Sentirci unici, riuscire a dar trasparire la mostra essenza a qualcun altro all’in fuori di noi. Desiderare che l’altro ci veda nel modo in cui noi stessi guardiamo il mondo.

È in questa poesia che Patrizia Cavalli ci racconta di un amore intimo e assoluto, che supera la distanza tra due sguardi e due mondi interiori. Si rivolge a una persona con cui condivide lo stesso cielo, ma non la stessa visione delle stelle: ciò che per l’altro è un ordine razionale e nominato (le costellazioni), per lei è qualcosa di confuso, privo di nome, emotivo.

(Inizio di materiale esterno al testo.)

This is an optimization exercise on Yosys and OpenROAD, whose aim is small area, a short achievable clock period and few clock cycles per item, not a production implementation. The RTL was checked by simulation tests, not by an equivalence proof against the original design.

==> build 32 <==
Design ustep_ref, start of the top module:
module ustep_ref (
    input  wire               clk,
    input  wire               rst,
    input  wire               in_valid,
    output wire               in_ready,
    input  wire        [25:0] in_pos,         
    input  wire        [1:0]  in_target,      
    input  wire        [11:0] in_run,
    input  wire        [11:0] in_hold,
    input  wire        [11:0] in_boost,
    input  wire        [7:0]  in_slew,
    input  wire               in_reverse,
    input  wire        [9:0]  in_phase_ofs,
    output reg                out_valid,
    output reg  signed [15:0] out_iref1,
    output reg  signed [15:0] out_iref2,
    output reg         [11:0] out_scale
);
    assign in_ready = 1'b1;
    reg [11:0] target_scale;
    always @(*) begin
        case (in_target)
            2'd1:    target_scale = in_hold;
            2'd2:    target_scale = in_run;
            2'd3:    target_scale = (in_boost == 12'd0) ? in_run : in_boost;
            default: target_scale = 12'd0;
        endcase
    end
    reg        s0_valid;
    reg [13:0] s0_pos;        
    reg        s0_cin;        
    reg [9:0]  s0_ofs;
    reg [11:0] s0_tscale;
    reg        s0_off;
    reg [7:0]  s0_slew;
    always @(posedge clk) begin
        if (rst)
            s0_valid <= 1'b0;
        else
            s0_valid <= in_valid;
        s0_pos    <= in_reverse ? ~in_pos[25:12] : in_pos[25:12];
        s0_cin    <= in_reverse & (in_pos[11:0] == 12'd0);
        s0_ofs    <= in_phase_ofs;
        s0_tscale <= target_scale;
        s0_off    <= (in_target == 2'd0);
        s0_slew   <= in_slew;
    end
    reg        energised;
    reg [11:0] eff_scale;
    wire [12:0] eff_up   = {1'b0, eff_scale} + {5'd0, s0_slew};
    wire [12:0] eff_down = {1'b0, eff_scale} - {5'd0, s0_slew};
    reg [11:0] next_scale;
    always @(*) begin
        if (s0_off)
            next_scale = 12'd0;
        else if (!energised || s0_slew == 8'd0)
            next_scale = s0_tscale;
        else if (s0_tscale > eff_scale)
            next_scale = (eff_up >= {1'b0, s0_tscale}) ? s0_tscale : eff_up[11:0];
  ...
==> module ustep_ref, before the edit <==
module ustep_ref (
    input  wire               clk,
    input  wire               rst,
    input  wire               in_valid,
    output wire               in_ready,
    input  wire        [25:0] in_pos,         
    input  wire        [1:0]  in_target,      
    input  wire        [11:0] in_run,
    input  wire        [11:0] in_hold,
    input  wire        [11:0] in_boost,
    input  wire        [7:0]  in_slew,
    input  wire               in_reverse,
    input  wire        [9:0]  in_phase_ofs,
    output reg                out_valid,
    output reg  signed [15:0] out_iref1,
    output reg  signed [15:0] out_iref2,
    output reg         [11:0] out_scale
);
    assign in_ready = 1'b1;
    reg [11:0] target_scale;
    always @(*) begin
        case (in_target)
            2'd1:    target_scale = in_hold;
            2'd2:    target_scale = in_run;
            2'd3:    target_scale = (in_boost == 12'd0) ? in_run : in_boost;
            default: target_scale = 12'd0;
        endcase
    end
    reg        s0_valid;
    reg [13:0] s0_pos;        
    reg        s0_cin;        
    reg [9:0]  s0_ofs;
    reg [11:0] s0_tscale;
    reg        s0_off;
    reg [7:0]  s0_slew;
    always @(posedge clk) begin
        if (rst)
            s0_valid <= 1'b0;
        else
            s0_valid <= in_valid;
        s0_pos    <= in_reverse ? ~in_pos[25:12] : in_pos[25:12];
        s0_cin    <= in_reverse & (in_pos[11:0] == 12'd0);
        s0_ofs    <= in_phase_ofs;
        s0_tscale <= target_scale;
        s0_off    <= (in_target == 2'd0);
        s0_slew   <= in_slew;
    end
    reg        energised;
    reg [11:0] eff_scale;
    wire [12:0] eff_up   = {1'b0, eff_scale} + {5'd0, s0_slew};
    wire [12:0] eff_down = {1'b0, eff_scale} - {5'd0, s0_slew};
    reg [11:0] next_scale;
    always @(*) begin
        if (s0_off)
            next_scale = 12'd0;
        else if (!energised || s0_slew == 8'd0)
            next_scale = s0_tscale;
        else if (s0_tscale > eff_scale)
            next_scale = (eff_up >= {1'b0, s0_tscale}) ? s0_tscale : eff_up[11:0];
        else if (s0_tscale < eff_scale)
            next_scale = (eff_down[12] || eff_down[11:0] <= s0_tscale) ? s0_tscale
                                                                        : eff_down[11:0];
        else
            next_scale = eff_scale;
    end
    always @(posedge clk) begin
        if (rst) begin
            energised <= 1'b0;
            eff_scale <= 12'd0;
        end else if (s0_valid) begin
            energised <= !s0_off;
            eff_scale <= next_scale;
        end
    end
    wire [14:0] pos_c = {s0_pos, 1'b1} + {s0_ofs, 4'd0, s0_cin};
    wire [13:0] x     = pos_c[14:1];
    wire [7:0]  m1 = x[11:4] ^ {8{x[12]}};
    wire [14:0] q1, q2;
    wire [7:0]  d1, d2;
    ustep_sine_q rom_q1 (.addr(m1),  .q(q1));
    ustep_sine_q rom_q2 (.addr(~m1), .q(q2));
    ustep_sine_d rom_d1 (.addr(m1),  .d(d1));
    ustep_sine_d rom_d2 (.addr(~m1), .d(d2));
    reg        s1_valid;
    reg [1:0]  s1_quad;
    reg [3:0]  s1_f;
    reg [14:0] s1_q1, s1_q2;
    reg [7:0]  s1_d1, s1_d2;
    always @(posedge clk) begin
        if (rst)
            s1_valid <= 1'b0;
        else
            s1_valid <= s0_valid;
        s1_quad <= x[13:12];
        s1_f    <= x[3:0];
        s1_q1   <= q1;
        s1_q2   <= q2;
        s1_d1   <= d1;
        s1_d2   <= d2;
    end
    wire [1:0]  quad = s1_quad;
    wire [4:0]  f    = {1'b0, s1_f};
    wire [4:0]  g1   = quad[0] ? 5'd16 - f : f;
    wire [4:0]  g2   = quad[0] ? f : 5'd16 - f;
    wire [18:0] v1   = {s1_q1, 4'd0} + s1_d1 * g1 + 19'd8;
    wire [18:0] v2   = {s1_q2, 4'd0} + s1_d2 * g2 + 19'd8;
    wire        n1   = quad[1];
    wire        n2   = quad[1] ^ quad[0];
    reg               s2_valid;
    reg [14:0]        s2_w1, s2_w2;    
    reg               s2_n1, s2_n2;
    reg [11:0]        s2_scale;
    always @(posedge clk) begin
        if (rst)
            s2_valid <= 1'b0;
        else
            s2_valid <= s1_valid;
        s2_w1    <= v1[18:4] ^ {15{n1}};
        s2_w2    <= v2[18:4] ^ {15{n2}};
        s2_n1    <= n1;
        s2_n2    <= n2;
        s2_scale <= eff_scale;
    end
    wire [15:0] i1, i2;
    ustep_scale scale_1 (.e(s2_scale), .w(s2_w1), .neg(s2_n1), .iref(i1));
    ustep_scale scale_2 (.e(s2_scale), .w(s2_w2), .neg(s2_n2), .iref(i2));
    always @(posedge clk) begin
        if (rst)
            out_valid <= 1'b0;
        else
            out_valid <= s2_valid;
        out_iref1 <= i1;
        out_iref2 <= i2;
        out_scale <= s2_scale;
    end
endmodule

2020 / Collezione di poesia / pp. 128 /
ISBN 9788806246563

È questa differenza di percezione la spaccatura che sottolinea in modo sostanziale la distanza emotiva o percettiva tra due persone che, pur guardando lo stesso cielo, lo interpretano in modo diverso. È una metafora potente dell’incomunicabilità o della differenza interiore. Emerge il desiderio dell’essere unici, perché la poetessa non vuole essere etichettata o riconosciuta per ciò che è secondo gli schemi dell’altro, ma desidera brillare nell’immaginazione e nella percezione più profonda di chi ama.


L’amore desiderato è qualcosa che va oltre il visibile, è una presenza interiore, onirica. È l’idea di essere parte dei sogni dell’altro, un firmamento interiore che splende anche quando gli occhi sono chiusi. È così che la poesia diventa un’esperienza visiva e affettiva profonda, immaginata si, ma totalizzante.